In its most general statement, BoW commits to a fixed vocabulary V of size |V| and maps every document d to a vector x in R^|V|, where component x_i records how often word i occurs in d. The exact mapping depends on the weighting scheme: raw counts, binary presence flags, normalized counts, TF-IDF weights, or BM25 scores. Whatever syntax, ordering, and discourse structure the original text contained gets thrown out, leaving a single vector that summarizes which words appeared and how often. The surprise of BoW is how often that crude summary turns out to be enough.
The conceptual roots of the bag of words model trace back to linguist Zellig Harris's 1954 article "Distributional Structure," which explored the idea that the distribution of words in context carries meaningful information about language. Harris notably observed that "language is not merely a bag of words but a tool with particular properties which have been fashioned in the course of its use," an ironic early usage of the phrase that would later lend its name to the model.[1] Harris's broader distributional hypothesis, which states that words occurring in similar contexts tend to have similar meanings, laid the theoretical groundwork for many statistical approaches to language, including BoW.
The explicit formalization of BoW as a numerical representation came from work in information retrieval during the 1960s and 1970s. Gerard Salton and his collaborators at Cornell developed the SMART Information Retrieval System, which represented documents and queries as numeric vectors over a vocabulary. Their 1975 paper "A Vector Space Model for Automatic Indexing" set out the geometry that underlies modern retrieval: documents are points in a high-dimensional space, queries are also points, and similarity reduces to the cosine of the angle between two vectors.[2] The vocabulary defines the axes and BoW counts give the coordinates.
A key refinement followed in 1988 when Salton and Christopher Buckley published "Term-weighting approaches in automatic text retrieval," cataloging the family of TF-IDF style weights that would dominate text retrieval for the next quarter century.[3] Karen Sparck Jones had already published her 1972 paper introducing inverse document frequency as a way to scale term importance based on rarity.[4] The Okapi BM25 weighting function, developed by Stephen Robertson and his collaborators at City University in London during the early 1990s, became the standard probabilistic refinement of TF-IDF and is still the default ranker in many open-source search engines today.[5]
The bag of words model gained practical traction outside retrieval in the late 1990s and early 2000s as researchers applied it to text classification and spam filtering. The early Naive Bayes spam filters of Sahami, Dumais, Heckerman, and Horvitz (1998) and the rule-based filter SpamAssassin both treated email as a bag of words and scored each message by the conditional probability of its tokens under spam vs. ham distributions.[6] Its straightforward implementation and reasonable performance on many tasks made BoW a default baseline for text analysis long before the rise of deep learning and word embedding methods.

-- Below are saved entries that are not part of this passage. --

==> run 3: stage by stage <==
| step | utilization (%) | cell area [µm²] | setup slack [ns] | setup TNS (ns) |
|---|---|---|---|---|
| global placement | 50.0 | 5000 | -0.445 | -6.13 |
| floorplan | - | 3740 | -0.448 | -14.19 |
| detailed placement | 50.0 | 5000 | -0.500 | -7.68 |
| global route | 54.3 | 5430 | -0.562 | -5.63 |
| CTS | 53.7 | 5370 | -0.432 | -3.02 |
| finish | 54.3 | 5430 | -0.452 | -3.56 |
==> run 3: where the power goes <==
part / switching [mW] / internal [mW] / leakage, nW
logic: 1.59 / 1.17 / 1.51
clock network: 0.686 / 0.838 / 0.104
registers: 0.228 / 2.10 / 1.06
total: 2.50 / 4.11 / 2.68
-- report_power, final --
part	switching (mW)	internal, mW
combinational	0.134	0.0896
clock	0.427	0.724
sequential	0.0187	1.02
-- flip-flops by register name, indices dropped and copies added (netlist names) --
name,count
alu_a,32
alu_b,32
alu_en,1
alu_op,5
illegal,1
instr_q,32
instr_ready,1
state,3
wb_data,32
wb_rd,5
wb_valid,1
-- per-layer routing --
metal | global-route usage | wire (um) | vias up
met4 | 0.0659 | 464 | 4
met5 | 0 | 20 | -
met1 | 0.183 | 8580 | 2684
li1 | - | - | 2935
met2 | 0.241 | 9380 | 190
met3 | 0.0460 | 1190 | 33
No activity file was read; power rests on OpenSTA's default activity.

The bag of words pipeline involves three main stages: tokenization, vocabulary construction, and vectorization. In production there is usually a fourth stage of vocabulary trimming and a fifth weighting step that converts raw counts to TF-IDF or BM25 scores before the vector reaches a classifier.
The first step is breaking raw text into individual units called tokens. In the simplest case, tokens are individual words separated by whitespace. More sophisticated tokenizers handle punctuation, contractions, and special characters. Common preprocessing steps applied during or after tokenization include:
Tokenization choices have a surprisingly large effect on downstream model quality. A whitespace tokenizer that ignores punctuation will treat "don't" as a single token, while a regex tokenizer using \w+ will split it into "don" and "t." What matters is consistency between training and inference. Stemming reduces "organize," "organizing," and "organization" to the same stem (typically "organ" under the Porter stemmer), shrinking the vocabulary at the cost of some semantic precision. Lemmatization is more linguistically faithful: it normalizes inflectional forms while preserving stems, mapping "better" to "good" and "organized" to "organize." The Porter stemmer, the Snowball stemmer, and the WordNet lemmatizer (via NLTK) cover most English use cases.

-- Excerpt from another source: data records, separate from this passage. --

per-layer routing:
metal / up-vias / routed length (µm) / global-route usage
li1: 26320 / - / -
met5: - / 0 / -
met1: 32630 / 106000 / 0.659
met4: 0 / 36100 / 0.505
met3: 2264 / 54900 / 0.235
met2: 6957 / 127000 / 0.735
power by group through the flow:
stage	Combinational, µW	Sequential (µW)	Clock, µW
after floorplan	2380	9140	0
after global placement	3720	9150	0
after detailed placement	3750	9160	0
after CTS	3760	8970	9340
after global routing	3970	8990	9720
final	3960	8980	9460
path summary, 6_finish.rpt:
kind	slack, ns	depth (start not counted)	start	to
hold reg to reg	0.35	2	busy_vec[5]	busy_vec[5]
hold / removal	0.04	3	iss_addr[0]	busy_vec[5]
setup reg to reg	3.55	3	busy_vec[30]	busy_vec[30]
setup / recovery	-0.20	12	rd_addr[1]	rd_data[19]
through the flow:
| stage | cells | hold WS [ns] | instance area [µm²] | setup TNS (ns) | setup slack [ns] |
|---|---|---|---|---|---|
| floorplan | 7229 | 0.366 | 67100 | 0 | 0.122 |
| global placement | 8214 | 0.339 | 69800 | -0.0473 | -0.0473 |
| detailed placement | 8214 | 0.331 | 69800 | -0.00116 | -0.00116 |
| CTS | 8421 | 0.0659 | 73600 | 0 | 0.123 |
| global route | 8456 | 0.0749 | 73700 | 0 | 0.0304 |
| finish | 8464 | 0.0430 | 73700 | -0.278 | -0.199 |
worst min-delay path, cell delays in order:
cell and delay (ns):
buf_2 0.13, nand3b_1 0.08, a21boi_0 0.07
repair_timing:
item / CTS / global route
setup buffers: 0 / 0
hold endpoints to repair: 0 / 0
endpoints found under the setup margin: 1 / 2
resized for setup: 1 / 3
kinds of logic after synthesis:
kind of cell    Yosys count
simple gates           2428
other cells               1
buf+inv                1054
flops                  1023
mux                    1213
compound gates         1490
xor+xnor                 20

After tokenization, the model builds a vocabulary: a list of all unique tokens found across the entire document collection (corpus). Each unique token is assigned an index position. For example, given two sentences:
After lowercasing and removing the stopword "the" and "on," the vocabulary might be: [cat, sat, mat, dog, log].
For a real corpus the vocabulary will not be five tokens. The 20 Newsgroups dataset produces a vocabulary of about 100,000 distinct word types after light cleaning. The English Wikipedia dump contains tens of millions of distinct tokens, most of them rare. The trick most pipelines use is vocabulary trimming: drop any token that appears in fewer than min_df documents (often 2 or 5) and any token that appears in more than max_df (often 0.9 or 0.95). This removes typos, OCR errors, and stopword-like tokens without a custom stopword list.
A related technique called the hashing trick sidesteps the vocabulary entirely. The system applies a fast hash function that maps every token to one of a fixed number of buckets (say 2^18 or 2^20). The output vector has that fixed size regardless of corpus, with the trade-off that distinct tokens can collide into the same bucket. Scikit-learn's HashingVectorizer implements this idea and is the standard choice for streaming or out-of-core text classification.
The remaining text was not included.